Hartog also notes that “the growth of specific genres from areas such as the Nordics, Turkey, Israel and France have contributed to a growing trade in drama and has prompted a look at older fare.”
As Hartog says, Downton’s massive worldwide success has created an appetite for similar shows and boosted the sales of lesser-known titles, such as BBC1’s Upstairs Downstairs reboot, Downton scribe Julian Fellowes’ Titanic miniseries and Spanish drama Grand Hotel. Similarly, upcoming French English-language period romp Versailles may promote interest in older series set in roughly the same era, including Charles II: The Power & the Passion (2003), City of Vice (2008), Clarissa (1991) and The Scarlet Pimpernel (1999-2000).
In the UK, as per the rest of the world, older cult series tend to be the preserve of smaller channels; currently, 1960s series The Avengers (on Cozi in the US) and The Wild, Wild West reside on True Entertainment and The Horror Channel respectively.
Sony’s True Entertainment channel in the UK is the home for many middle-of-the-road series of the past, including Little House on the Prairie, The Waltons, The Practice, Touched by an Angel, Due South and Providence.
And, of course, the Star Trek and Stargate franchises continue to form part of many channels’ daytime schedules in territories across the world. Star Trek will also get a fresh outing in the form of a new series to launch in 2017 on US network CBS’s All Access on-demand platform.

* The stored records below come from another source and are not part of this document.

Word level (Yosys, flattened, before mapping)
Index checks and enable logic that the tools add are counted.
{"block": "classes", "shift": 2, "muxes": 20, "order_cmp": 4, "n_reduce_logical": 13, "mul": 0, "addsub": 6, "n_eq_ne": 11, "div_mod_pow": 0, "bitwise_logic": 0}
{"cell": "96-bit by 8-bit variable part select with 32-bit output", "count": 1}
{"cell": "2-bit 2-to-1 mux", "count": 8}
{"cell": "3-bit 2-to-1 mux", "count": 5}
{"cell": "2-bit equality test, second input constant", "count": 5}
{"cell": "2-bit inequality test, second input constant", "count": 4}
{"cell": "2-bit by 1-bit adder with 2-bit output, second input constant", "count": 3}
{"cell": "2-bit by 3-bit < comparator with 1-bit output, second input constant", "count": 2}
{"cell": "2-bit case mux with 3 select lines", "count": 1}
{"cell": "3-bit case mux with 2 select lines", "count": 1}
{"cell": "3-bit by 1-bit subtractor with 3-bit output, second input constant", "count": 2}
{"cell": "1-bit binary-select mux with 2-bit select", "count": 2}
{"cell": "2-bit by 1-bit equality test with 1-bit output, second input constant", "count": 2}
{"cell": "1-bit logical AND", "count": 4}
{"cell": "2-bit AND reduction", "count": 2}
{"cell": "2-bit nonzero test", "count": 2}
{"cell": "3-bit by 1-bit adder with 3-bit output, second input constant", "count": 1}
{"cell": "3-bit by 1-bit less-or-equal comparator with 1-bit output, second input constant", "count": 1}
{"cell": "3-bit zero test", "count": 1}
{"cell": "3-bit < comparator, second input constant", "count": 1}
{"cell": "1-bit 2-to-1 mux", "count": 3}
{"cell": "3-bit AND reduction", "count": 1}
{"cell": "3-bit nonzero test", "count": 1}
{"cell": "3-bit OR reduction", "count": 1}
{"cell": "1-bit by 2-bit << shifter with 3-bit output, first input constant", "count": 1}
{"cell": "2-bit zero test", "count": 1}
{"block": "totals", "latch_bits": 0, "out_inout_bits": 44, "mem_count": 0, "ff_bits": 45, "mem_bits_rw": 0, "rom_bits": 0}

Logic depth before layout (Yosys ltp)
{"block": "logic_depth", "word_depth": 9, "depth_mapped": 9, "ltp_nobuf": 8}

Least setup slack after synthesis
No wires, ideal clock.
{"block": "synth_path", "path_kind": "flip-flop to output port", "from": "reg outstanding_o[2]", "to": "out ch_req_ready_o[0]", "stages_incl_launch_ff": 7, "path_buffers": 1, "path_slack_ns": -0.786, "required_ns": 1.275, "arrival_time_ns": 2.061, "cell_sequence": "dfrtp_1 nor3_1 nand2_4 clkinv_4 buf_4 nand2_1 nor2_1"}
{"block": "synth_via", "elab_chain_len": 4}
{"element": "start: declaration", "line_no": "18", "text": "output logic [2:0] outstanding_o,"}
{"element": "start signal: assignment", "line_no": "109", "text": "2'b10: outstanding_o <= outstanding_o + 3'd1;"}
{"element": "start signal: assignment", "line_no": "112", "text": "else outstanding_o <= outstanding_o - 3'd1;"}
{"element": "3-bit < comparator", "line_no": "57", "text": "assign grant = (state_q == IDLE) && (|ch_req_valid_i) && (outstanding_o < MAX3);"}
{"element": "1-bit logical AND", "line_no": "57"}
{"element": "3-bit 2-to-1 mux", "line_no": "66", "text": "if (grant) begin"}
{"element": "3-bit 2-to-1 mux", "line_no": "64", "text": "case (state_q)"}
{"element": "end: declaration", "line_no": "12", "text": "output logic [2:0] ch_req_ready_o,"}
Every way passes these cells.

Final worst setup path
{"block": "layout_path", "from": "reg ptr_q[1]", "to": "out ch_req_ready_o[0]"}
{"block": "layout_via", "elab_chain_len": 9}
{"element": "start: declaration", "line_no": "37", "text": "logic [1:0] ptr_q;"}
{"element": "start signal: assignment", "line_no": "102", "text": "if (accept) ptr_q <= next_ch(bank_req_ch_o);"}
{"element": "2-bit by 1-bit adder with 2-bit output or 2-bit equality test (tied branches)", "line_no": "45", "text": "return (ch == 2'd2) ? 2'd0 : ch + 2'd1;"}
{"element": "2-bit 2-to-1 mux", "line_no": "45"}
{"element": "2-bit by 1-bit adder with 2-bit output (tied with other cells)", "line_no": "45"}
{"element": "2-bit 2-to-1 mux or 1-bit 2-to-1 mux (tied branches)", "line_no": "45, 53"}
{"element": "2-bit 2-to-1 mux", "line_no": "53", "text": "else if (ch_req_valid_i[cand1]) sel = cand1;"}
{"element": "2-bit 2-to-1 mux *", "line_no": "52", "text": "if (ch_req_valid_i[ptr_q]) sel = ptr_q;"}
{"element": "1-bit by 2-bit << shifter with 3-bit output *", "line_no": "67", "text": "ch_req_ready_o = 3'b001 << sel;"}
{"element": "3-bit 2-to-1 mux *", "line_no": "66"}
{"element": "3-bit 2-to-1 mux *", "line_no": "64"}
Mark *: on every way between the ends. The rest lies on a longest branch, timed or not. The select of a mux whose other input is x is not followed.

Keshet International sales director Cynthia Kennedy says: “The launch of new services (both linear and OTT) across the globe means old shows can find a new lease of life, with both fans of nostalgia and new audiences. BBC dramas tend to have a long shelf-life, while older titles can usually find a home on new VoD platforms in places like Central and Eastern Europe, Asia and Latin America, not to mention the majors being able to bundle their new shows with back catalogue content that gets airtime on smaller channels.”
Online, RLJ’s Acorn TV has carved out a niche for itself with a variety of past and present UK titles, ranging from such classics as I Claudius and Brideshead Revisited to contemporary fare including New Worlds and Secret State. Karin Marelle, a former acquisitions and commercial director at Acorn, says: “The increasing presence and popularity of British acting talent in the US has led to interest in checking out their shows before they crossed the pond.”
Netflix and Amazon, of course, are a destination point for distributors, although older drama titles are among their less promoted shows, with many already available through YouTube.
One genre that consistently delivers viewers – in an older male demographic – is Westerns. Despite the introduction of new titles and series, TCM Europe’s highest numbers tend to be attracted by Westerns – including vintage series such as Gunsmoke as well as current or recent series like Longmire and Hell on Wheels.
AMC in the US has also enjoyed strong ratings with Westerns, with ‘Cowboy Saturday’ schedules boasting a line-up of classic movies and golden oldies such as Rawhide and The Rifleman.
The success of Marvel and DC superhero movies and series has prompted some online free-to-air VoD platforms to investigate the availability of older series and one-offs to tie in with future cinema releases such as Batman vs Superman: Dawn of Justice (DC) and Dr Strange (Marvel).
This August’s release of Guy Ritchie’s movie version of 1960s spy caper series The Man from U.N.C.L.E. may also see interest in the show renew across various international territories. Edited TV movie versions of the series recently aired on TCM in the run-up to the film opening in the UK.
Mission Impossible V: Rogue Nation could also prompt re-running of the classic 1960s television series in countries where it has been off air over recent years.
These and other developments should help distributors with older drama libraries get a foot in the door with broadcasters.
With new channels regularly launching across the globe (sych as AMC in European territories including the UK, Serbia and Hungary), the demand for quality library series to populate the schedules will be as strong, if not stronger, than ever.